The actual wording of the TNK-BP agreement, according to documents obtained by Norex, says: “Each of Access/Renova Holdings and Alfa Holdings shall indemnify and keep indemnified BP Holdings against all losses, claims and demands of whatsoever nature which are incurred by any of them as a result of the Norex dispute.”
Yet Sam Bennett, a longtime BP executive who was working at Sidanko and is now described as “chief negotiator” for BP, sent an email in 27 February, 2002 to Ian Stewart and other members of the press office which read: “TNK, through the even more notorious German Khan, is the real target of Norex’s suit. While our [BP’s] history is intertwined with the events that befell Norex, we long parted company on the road to where we find ourselves today. Our official response should be that this is nothing to do with us.”

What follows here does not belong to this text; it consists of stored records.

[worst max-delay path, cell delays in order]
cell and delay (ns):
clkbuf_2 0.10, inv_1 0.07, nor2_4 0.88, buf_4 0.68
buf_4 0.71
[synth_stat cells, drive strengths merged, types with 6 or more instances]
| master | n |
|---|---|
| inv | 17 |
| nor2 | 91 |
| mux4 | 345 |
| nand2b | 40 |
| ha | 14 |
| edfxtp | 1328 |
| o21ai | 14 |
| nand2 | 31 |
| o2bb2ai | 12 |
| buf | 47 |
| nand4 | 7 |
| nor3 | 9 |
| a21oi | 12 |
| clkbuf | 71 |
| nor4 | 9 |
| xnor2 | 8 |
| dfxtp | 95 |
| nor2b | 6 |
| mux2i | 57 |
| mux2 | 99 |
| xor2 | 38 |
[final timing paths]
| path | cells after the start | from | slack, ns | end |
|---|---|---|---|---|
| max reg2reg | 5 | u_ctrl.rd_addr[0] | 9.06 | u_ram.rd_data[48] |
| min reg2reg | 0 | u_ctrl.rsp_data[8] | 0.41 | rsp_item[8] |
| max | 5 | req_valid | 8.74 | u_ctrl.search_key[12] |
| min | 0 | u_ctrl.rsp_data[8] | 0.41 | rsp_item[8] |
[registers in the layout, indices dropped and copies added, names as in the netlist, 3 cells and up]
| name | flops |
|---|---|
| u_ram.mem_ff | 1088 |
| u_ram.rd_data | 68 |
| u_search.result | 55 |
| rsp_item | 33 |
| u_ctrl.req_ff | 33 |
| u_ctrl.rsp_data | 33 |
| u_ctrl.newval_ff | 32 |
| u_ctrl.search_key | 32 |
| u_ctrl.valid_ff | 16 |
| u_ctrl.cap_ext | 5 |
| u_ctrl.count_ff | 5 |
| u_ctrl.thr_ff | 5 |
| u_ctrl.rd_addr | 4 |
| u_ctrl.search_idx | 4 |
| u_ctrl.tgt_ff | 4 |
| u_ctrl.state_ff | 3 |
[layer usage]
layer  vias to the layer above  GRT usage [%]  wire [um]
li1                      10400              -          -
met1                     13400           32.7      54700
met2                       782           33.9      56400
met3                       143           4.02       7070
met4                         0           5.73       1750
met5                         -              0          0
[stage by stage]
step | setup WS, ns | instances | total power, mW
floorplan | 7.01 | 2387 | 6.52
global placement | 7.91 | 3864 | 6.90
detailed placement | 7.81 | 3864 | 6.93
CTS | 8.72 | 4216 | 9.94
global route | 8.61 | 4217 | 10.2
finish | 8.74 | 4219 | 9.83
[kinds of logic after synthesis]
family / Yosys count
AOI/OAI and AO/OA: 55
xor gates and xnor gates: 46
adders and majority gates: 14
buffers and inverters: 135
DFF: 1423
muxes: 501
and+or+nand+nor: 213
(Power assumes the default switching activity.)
## src/sv/bahai_pkg.sv

```systemverilog
package bahai_pkg;

    localparam int unsigned DAY_W   = 22;
    localparam int unsigned YEAR_W  = 13;
    localparam int unsigned MONTH_W = 5;
    localparam int unsigned MDAY_W  = 5;

    localparam int unsigned EPOCH_GREG_YEAR = 1844;
    localparam int unsigned EPOCH_P         = EPOCH_GREG_YEAR - 1;
    localparam int unsigned EPOCH_DAY       = 365 * EPOCH_P + EPOCH_P / 4 - EPOCH_P / 100
                                              + EPOCH_P / 400 + 31 + 29 + 21;

    localparam int unsigned DAYS_400Y = 146097;
    localparam int unsigned DAYS_100Y = 36524;
    localparam int unsigned DAYS_4Y   = 1461;
    localparam int unsigned DAYS_1Y   = 365;

    localparam int unsigned RECIP_K    = 24;
    localparam int unsigned RECIP_400Y = (1 << RECIP_K) / DAYS_400Y;
    localparam int unsigned RECIP_4Y   = (1 << RECIP_K) / DAYS_4Y;
    localparam int unsigned RECIP_C100 = ((1 << RECIP_K) + 99) / 100;

    localparam int unsigned DAYS_PER_MONTH  = 19;
    localparam int unsigned REGULAR_MONTHS  = 18;
    localparam int unsigned REGULAR_DAYS    = DAYS_PER_MONTH * REGULAR_MONTHS;
    localparam int unsigned LAST_MONTH_BASE = DAYS_1Y - DAYS_PER_MONTH;
    localparam int unsigned MONTH_RECIP_K   = 12;
    localparam int unsigned MONTH_RECIP     = ((1 << MONTH_RECIP_K) + DAYS_PER_MONTH - 1)
                                              / DAYS_PER_MONTH;

    localparam int unsigned MONTH_INTERCALARY = 19;
    localparam int unsigned MONTH_LAST        = 20;

endpackage

```

## src/sv/bahai_if.sv

```systemverilog
interface bahai_in_if;
    logic                            valid;
    logic                            ready;
    logic [bahai_pkg::DAY_W-1:0]     day_number;

    modport source (output valid, output day_number, input ready);
    modport sink   (input valid, input day_number, output ready);
endinterface

interface bahai_out_if;
    logic                            valid;
    logic                            ready;
    logic                            before_epoch;
    logic [bahai_pkg::YEAR_W-1:0]    bahai_year;
    logic [bahai_pkg::MONTH_W-1:0]   bahai_month;
    logic [bahai_pkg::MDAY_W-1:0]    bahai_day;

    modport source (output valid, output before_epoch, output bahai_year,
                    output bahai_month, output bahai_day, input ready);
    modport sink   (input valid, input before_epoch, input bahai_year,
                    input bahai_month, input bahai_day, output ready);
endinterface

```

## src/sv/bahai_date_from_day_number_unit.sv

```systemverilog
// Channel | Port  | Direction | Payload
// --------+-------+-----------+---------------------------------------------------
// input   | i_in  | sink      | day_number
// output  | o_out | source    | before_epoch, bahai_year, bahai_month, bahai_day
//
// Ten register stages, the last one the output register; one transaction is accepted
// every cycle while the output side is not stalled.
// The stages split the day count into 400, 100, 4 and 1 year periods, find 21 March
// of the year, then the month and day; constant divisions use reciprocal multiplies.
// Synchronous active-low reset clears the valid bits only.
// A stage loads when it is empty or the stage after it moves; bubbles close up.
module bahai_date_from_day_number_unit (
    input  logic        i_clk,
    input  logic        i_rst_n,
    bahai_in_if.sink    i_in,
    bahai_out_if.source o_out
);

    localparam int unsigned NSTG = 10;

    logic [NSTG:1] r_vld;
    logic [NSTG:1] en;

    always_comb begin
        en[NSTG] = !r_vld[NSTG] || o_out.ready;
        for (int k = NSTG - 1; k >= 1; k--) begin
            en[k] = !r_vld[k] || en[k+1];
        end
    end

    assign i_in.ready = en[1];

    always_ff @(posedge i_clk) begin
        if (!i_rst_n) begin
            r_vld <= '0;
        end else begin
            if (en[1]) begin
                r_vld[1] <= i_in.valid;
            end
            for (int k = 2; k <= NSTG; k++) begin
                if (en[k]) begin
                    r_vld[k] <= r_vld[k-1];
                end
            end
        end
    end

    // stage 1: 400-year estimate
    logic [21:0] d0;
    logic [28:0] q400_prod;
    logic [21:0] r_s1_day, r_s1_d0;
    logic        r_s1_pre;
    logic [4:0]  r_s1_q;

    assign d0        = i_in.day_number - 22'd1;
    assign q400_prod = 29'(d0) * 29'(bahai_pkg::RECIP_400Y);

    always_ff @(posedge i_clk) begin
        if (en[1]) begin
            r_s1_day <= i_in.day_number;
            r_s1_d0  <= d0;
            r_s1_pre <= i_in.day_number < 22'(bahai_pkg::EPOCH_DAY);
            r_s1_q   <= 5'(q400_prod >> bahai_pkg::RECIP_K);
        end
    end

    // stage 2: 400-year correct
    logic [21:0] r1_raw;
    logic        r1_fix;
    logic [21:0] r_s2_day;
    logic        r_s2_pre;
    logic [4:0]  r_s2_n400;
    logic [17:0] r_s2_r1;

    assign r1_raw = r_s1_d0 - 22'(r_s1_q) * 22'(bahai_pkg::DAYS_400Y);
    assign r1_fix = r1_raw >= 22'(bahai_pkg::DAYS_400Y);

    always_ff @(posedge i_clk) begin
        if (en[2]) begin
            r_s2_day  <= r_s1_day;
            r_s2_pre  <= r_s1_pre;
            r_s2_n400 <= r_s1_q + 5'(r1_fix);
            r_s2_r1   <= r1_fix ? 18'(r1_raw - 22'(bahai_pkg::DAYS_400Y)) : 18'(r1_raw);
        end
    end

    // stage 3: 100-year split
    logic [2:0]  n100;
    logic [21:0] r_s3_day;
    logic        r_s3_pre;
    logic [4:0]  r_s3_n400;
    logic [2:0]  r_s3_n100;
    logic [15:0] r_s3_r2;

    always_comb begin
        n100 = '0;
        for (int k = 1; k <= 4; k++) begin
            if (r_s2_r1 >= 18'(k * bahai_pkg::DAYS_100Y)) begin
                n100 = 3'(k);
            end
        end
    end

    always_ff @(posedge i_clk) begin
        if (en[3]) begin
            r_s3_day  <= r_s2_day;
            r_s3_pre  <= r_s2_pre;
            r_s3_n400 <= r_s2_n400;
            r_s3_n100 <= n100;
            r_s3_r2   <= 16'(r_s2_r1 - 18'(n100) * 18'(bahai_pkg::DAYS_100Y));
        end
    end

    // stage 4: 4-year estimate
    logic [29:0] q4_prod;
    logic [21:0] r_s4_day;
    logic        r_s4_pre;
    logic [4:0]  r_s4_n400;
    logic [2:0]  r_s4_n100;
    logic [15:0] r_s4_r2;
    logic [4:0]  r_s4_q;

    assign q4_prod = 30'(r_s3_r2) * 30'(bahai_pkg::RECIP_4Y);

    always_ff @(posedge i_clk) begin
        if (en[4]) begin
            r_s4_day  <= r_s3_day;
            r_s4_pre  <= r_s3_pre;
            r_s4_n400 <= r_s3_n400;
            r_s4_n100 <= r_s3_n100;
            r_s4_r2   <= r_s3_r2;
            r_s4_q    <= 5'(q4_prod >> bahai_pkg::RECIP_K);
        end
    end

    // stage 5: 4-year correct
    logic [15:0] r3_raw;
    logic        r3_fix;
    logic [21:0] r_s5_day;
    logic        r_s5_pre;
    logic [4:0]  r_s5_n400;
    logic [2:0]  r_s5_n100;
    logic [4:0]  r_s5_n4;
    logic [10:0] r_s5_r3;

    assign r3_raw = r_s4_r2 - 16'(r_s4_q) * 16'(bahai_pkg::DAYS_4Y);
    assign r3_fix = r3_raw >= 16'(bahai_pkg::DAYS_4Y);

    always_ff @(posedge i_clk) begin
        if (en[5]) begin
            r_s5_day  <= r_s4_day;
            r_s5_pre  <= r_s4_pre;
            r_s5_n400 <= r_s4_n400;
            r_s5_n100 <= r_s4_n100;
            r_s5_n4   <= r_s4_q + 5'(r3_fix);
            r_s5_r3   <= r3_fix ? 11'(r3_raw - 16'(bahai_pkg::DAYS_4Y)) : 11'(r3_raw);
        end
    end

    // stage 6: single years, Gregorian year minus one
    logic [2:0]  n1;
    logic [13:0] yr;
    logic [21:0] r_s6_day;
    logic        r_s6_pre;
    logic [13:0] r_s6_p;

    always_comb begin
        n1 = '0;
        for (int k = 1; k <= 4; k++) begin
            if (r_s5_r3 >= 11'(k * bahai_pkg::DAYS_1Y)) begin
                n1 = 3'(k);
            end
        end
    end

    assign yr = 14'(r_s5_n400) * 14'd400 + 14'(r_s5_n100) * 14'd100
              + 14'(r_s5_n4) * 14'd4 + 14'(n1);

    always_ff @(posedge i_clk) begin
        if (en[6]) begin
            r_s6_day <= r_s5_day;
            r_s6_pre <= r_s5_pre;
            r_s6_p   <= (r_s5_n100 == 3'd4 || n1 == 3'd4) ? yr - 14'd1 : yr;
        end
    end

    // stage 7: century quotient
    logic [31:0] q100_prod;
    logic [21:0] r_s7_day;
    logic        r_s7_pre;
    logic [13:0] r_s7_p;
    logic [7:0]  r_s7_q100;

    assign q100_prod = 32'(r_s6_p) * 32'(bahai_pkg::RECIP_C100);

    always_ff @(posedge i_clk) begin
        if (en[7]) begin
            r_s7_day  <= r_s6_day;
            r_s7_pre  <= r_s6_pre;
            r_s7_p    <= r_s6_p;
            r_s7_q100 <= 8'(q100_prod >> bahai_pkg::RECIP_K);
        end
    end

    // stage 8: leap flags, 21 March of the year
    logic [6:0]  r100;
    logic        c1, c2;
    logic [7:0]  q1, q2;
    logic        leap0, leap1;
    logic [22:0] start0;
    logic [21:0] r_s8_day;
    logic        r_s8_pre;
    logic [13:0] r_s8_p;
    logic        r_s8_lg0, r_s8_lg1;
    logic [22:0] r_s8_start;

    assign r100   = 7'(r_s7_p - 14'(r_s7_q100) * 14'd100);
    assign c1     = r100 == 7'd99;
    assign c2     = r100 >= 7'd98;
    assign q1     = r_s7_q100 + 8'(c1);
    assign q2     = r_s7_q100 + 8'(c2);
    assign leap0  = (r_s7_p[1:0] == 2'd3) && (!c1 || q1[1:0] == 2'd0);
    assign leap1  = (r_s7_p[1:0] == 2'd2) && (r100 != 7'd98 || q2[1:0] == 2'd0);
    assign start0 = 23'(r_s7_p) * 23'(bahai_pkg::DAYS_1Y) + 23'(r_s7_p >> 2)
                  - 23'(r_s7_q100) + 23'(r_s7_q100 >> 2) + 23'd80 + 23'(leap0);

    always_ff @(posedge i_clk) begin
        if (en[8]) begin
            r_s8_day   <= r_s7_day;
            r_s8_pre   <= r_s7_pre;
            r_s8_p     <= r_s7_p;
            r_s8_lg0   <= leap0;
            r_s8_lg1   <= leap1;
            r_s8_start <= start0;
        end
    end

    // stage 9: pick the year, offset into it
    logic [23:0] diff;
    logic        late;
    logic [12:0] byear;
    logic        r_s9_pre;
    logic [12:0] r_s9_year;
    logic        r_s9_leap;
    logic [8:0]  r_s9_off;

    assign diff  = 24'(r_s8_day) - 24'(r_s8_start);
    assign late  = diff[23];
    assign byear = late ? 13'(r_s8_p - 14'(bahai_pkg::EPOCH_GREG_YEAR - 1))
                        : 13'(r_s8_p - 14'(bahai_pkg::EPOCH_GREG_YEAR - 2));

    always_ff @(posedge i_clk) begin
        if (en[9]) begin
            r_s9_pre  <= r_s8_pre;
            r_s9_year <= byear;
            r_s9_leap <= (byear != 13'd1) && (late ? r_s8_lg0 : r_s8_lg1);
            r_s9_off  <= late ? diff[8:0] + 9'(bahai_pkg::DAYS_1Y) + 9'(r_s8_lg0) : diff[8:0];
        end
    end

    // stage 10: month and day, output register
    logic [8:0]  last_base;
    logic [16:0] mq_prod;
    logic [4:0]  mq;
    logic [4:0]  month;
    logic [4:0]  mday;
    logic        r_o_pre;
    logic [12:0] r_o_year;
    logic [4:0]  r_o_month;
    logic [4:0]  r_o_day;

    assign last_base = 9'(bahai_pkg::LAST_MONTH_BASE) + 9'(r_s9_leap);
    assign mq_prod   = 17'(r_s9_off) * 17'(bahai_pkg::MONTH_RECIP);
    assign mq        = 5'(mq_prod >> bahai_pkg::MONTH_RECIP_K);

    always_comb begin
        if (r_s9_off >= last_base) begin
            month = 5'(bahai_pkg::MONTH_LAST);
            mday  = 5'(r_s9_off - last_base + 9'd1);
        end else if (r_s9_off >= 9'(bahai_pkg::REGULAR_DAYS)) begin
            month = 5'(bahai_pkg::MONTH_INTERCALARY);
            mday  = 5'(r_s9_off - 9'(bahai_pkg::REGULAR_DAYS) + 9'd1);
        end else begin
            month = mq + 5'd1;
            mday  = 5'(r_s9_off - 9'(mq) * 9'(bahai_pkg::DAYS_PER_MONTH) + 9'd1);
        end
    end

    always_ff @(posedge i_clk) begin
        if (en[10]) begin
            r_o_pre   <= r_s9_pre;
            r_o_year  <= r_s9_pre ? '0 : r_s9_year;
            r_o_month <= r_s9_pre ? '0 : month;
            r_o_day   <= r_s9_pre ? '0 : mday;
        end
    end

    assign o_out.valid        = r_vld[NSTG];
    assign o_out.before_epoch = r_o_pre;
    assign o_out.bahai_year   = r_o_year;
    assign o_out.bahai_month  = r_o_month;
    assign o_out.bahai_day    = r_o_day;

endmodule

```

## src/flat_wrapper.sv

```systemverilog
// flat-port wrapper written by rule: the top's interface ports become plain ports
module bahai_date_from_day_number_unit_flat 
  (i_clk, i_rst_n, i_in_valid, i_in_day_number, i_in_ready, o_out_valid, o_out_before_epoch, o_out_bahai_year, o_out_bahai_month, o_out_bahai_day, o_out_ready);
  bahai_in_if i_in_i ();
  bahai_out_if o_out_i ();
  input  logic i_clk;
  input  logic i_rst_n;
  input wire logic [$bits(i_in_i.valid)-1:0] i_in_valid;
  input wire logic [$bits(i_in_i.day_number)-1:0] i_in_day_number;
  output wire logic [$bits(i_in_i.ready)-1:0] i_in_ready;
  output wire logic [$bits(o_out_i.valid)-1:0] o_out_valid;
  output wire logic [$bits(o_out_i.before_epoch)-1:0] o_out_before_epoch;
  output wire logic [$bits(o_out_i.bahai_year)-1:0] o_out_bahai_year;
  output wire logic [$bits(o_out_i.bahai_month)-1:0] o_out_bahai_month;
  output wire logic [$bits(o_out_i.bahai_day)-1:0] o_out_bahai_day;
  input wire logic [$bits(o_out_i.ready)-1:0] o_out_ready;
  assign i_in_i.valid = i_in_valid;
  assign i_in_i.day_number = i_in_day_number;
  assign i_in_ready = i_in_i.ready;
  assign o_out_valid = o_out_i.valid;
  assign o_out_before_epoch = o_out_i.before_epoch;
  assign o_out_bahai_year = o_out_i.bahai_year;
  assign o_out_bahai_month = o_out_i.bahai_month;
  assign o_out_bahai_day = o_out_i.bahai_day;
  assign o_out_i.ready = o_out_ready;
  bahai_date_from_day_number_unit u_core (.i_clk(i_clk), .i_rst_n(i_rst_n), .i_in(i_in_i), .o_out(o_out_i));
endmodule
```
<file path="config.mk">
export PLATFORM = sky130hd
export DESIGN_NAME = rgb_to_hsv_converter_core
export DESIGN_NICKNAME = d
export VERILOG_FILES = /design/src/sv/rgb2hsv_pkg.sv /design/src/sv/rgb_to_hsv_converter_core.sv
export SDC_FILE = /design/constraint.sdc
export NUM_CORES = 1
export LEC_CHECK = 0
export ABC_AREA = 1
export ABC_CLOCK_PERIOD_IN_PS = 6400
export BUFFER_PORTS_ARGS = -buffer_cell sky130_fd_sc_hd__clkbuf_2
export CAP_MARGIN = 10
export CORE_MARGIN = 2
export CORE_UTILIZATION = 46
export CTS_CLUSTER_DIAMETER = 150
export DETAILED_ROUTE_END_ITERATION = 8
export HOLD_SLACK_MARGIN = 0.15
export PLACE_DENSITY_LB_ADDON = 0.2
export SETUP_SLACK_MARGIN = 0.05
export SYNTH_ARGS = -nofsm -noshare
export SYNTH_HDL_FRONTEND = slang
export SYNTH_SLANG_ARGS = --single-unit
</file>
<file path="constraint.sdc">
create_clock -name clk -period 6.4 [get_ports clk]
set_input_delay 0.64 -clock clk [delete_from_list [all_inputs] [get_ports clk]]
set_output_delay 0.64 -clock clk [all_outputs]
set_load 0.005 [all_outputs]
</file>
### config.mk
export PLATFORM = sky130hd
export DESIGN_NAME = fasta_unmasked_run_finder_unit
export DESIGN_NICKNAME = d
export VERILOG_FILES = /design/src/fumrf_pkg.sv /design/src/fasta_unmasked_run_finder_unit.sv
export SDC_FILE = /design/constraint.sdc
export NUM_CORES = 1
export LEC_CHECK = 0
export BUFFER_PORTS_ARGS = -buffer_cell sky130_fd_sc_hd__buf_2
export CELL_PAD_IN_SITES_DETAIL_PLACEMENT = 0
export CELL_PAD_IN_SITES_GLOBAL_PLACEMENT = 1
export CORE_UTILIZATION = 53
export CTS_CLUSTER_DIAMETER = 60
export DETAILED_ROUTE_END_ITERATION = 8
export PLACE_DENSITY = 0.95
export SLEW_MARGIN = 25
export SYNTH_ARGS = -nofsm -noshare
export SYNTH_HDL_FRONTEND = slang
export SYNTH_SLANG_ARGS = --single-unit
### constraint.sdc
create_clock -name clk -period 10.2 [get_ports clk]
set_input_delay 2.04 -clock clk [delete_from_list [all_inputs] [get_ports clk]]
set_output_delay 2.04 -clock clk [all_outputs]
set_load 0.01 [all_outputs]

Russia was always a big prize for BP and today represents a quarter of its global oil production. In January the British company tried but failed to further its interests there with a new share swap and Arctic exploration deal.
The Norex revelations come at a difficult time for BP, which in February will face one of the largest court cases in history when a New Orleans court hears evidence against it over the Deepwater Horizon accident, in which the livelihoods of many fishermen and others working around the coast of the US southern states were hit by pollution from oil slicks.
BP has spent the 18 months since the Macondo blowout working hard to rebuild a reputation which had already been tarnished by the Texas City refinery fire, propylene trading irregularities and pipeline spills in Alaska. Dudley, who replaced the vilified Tony Hayward, is seen to be making progress but the Norex documents could once again raise questions that were directed at Browne about why bad former protagonists made good future partners.
This time it is not be just a lunch guest who would like a more in-depth answer, it is the US department of justice.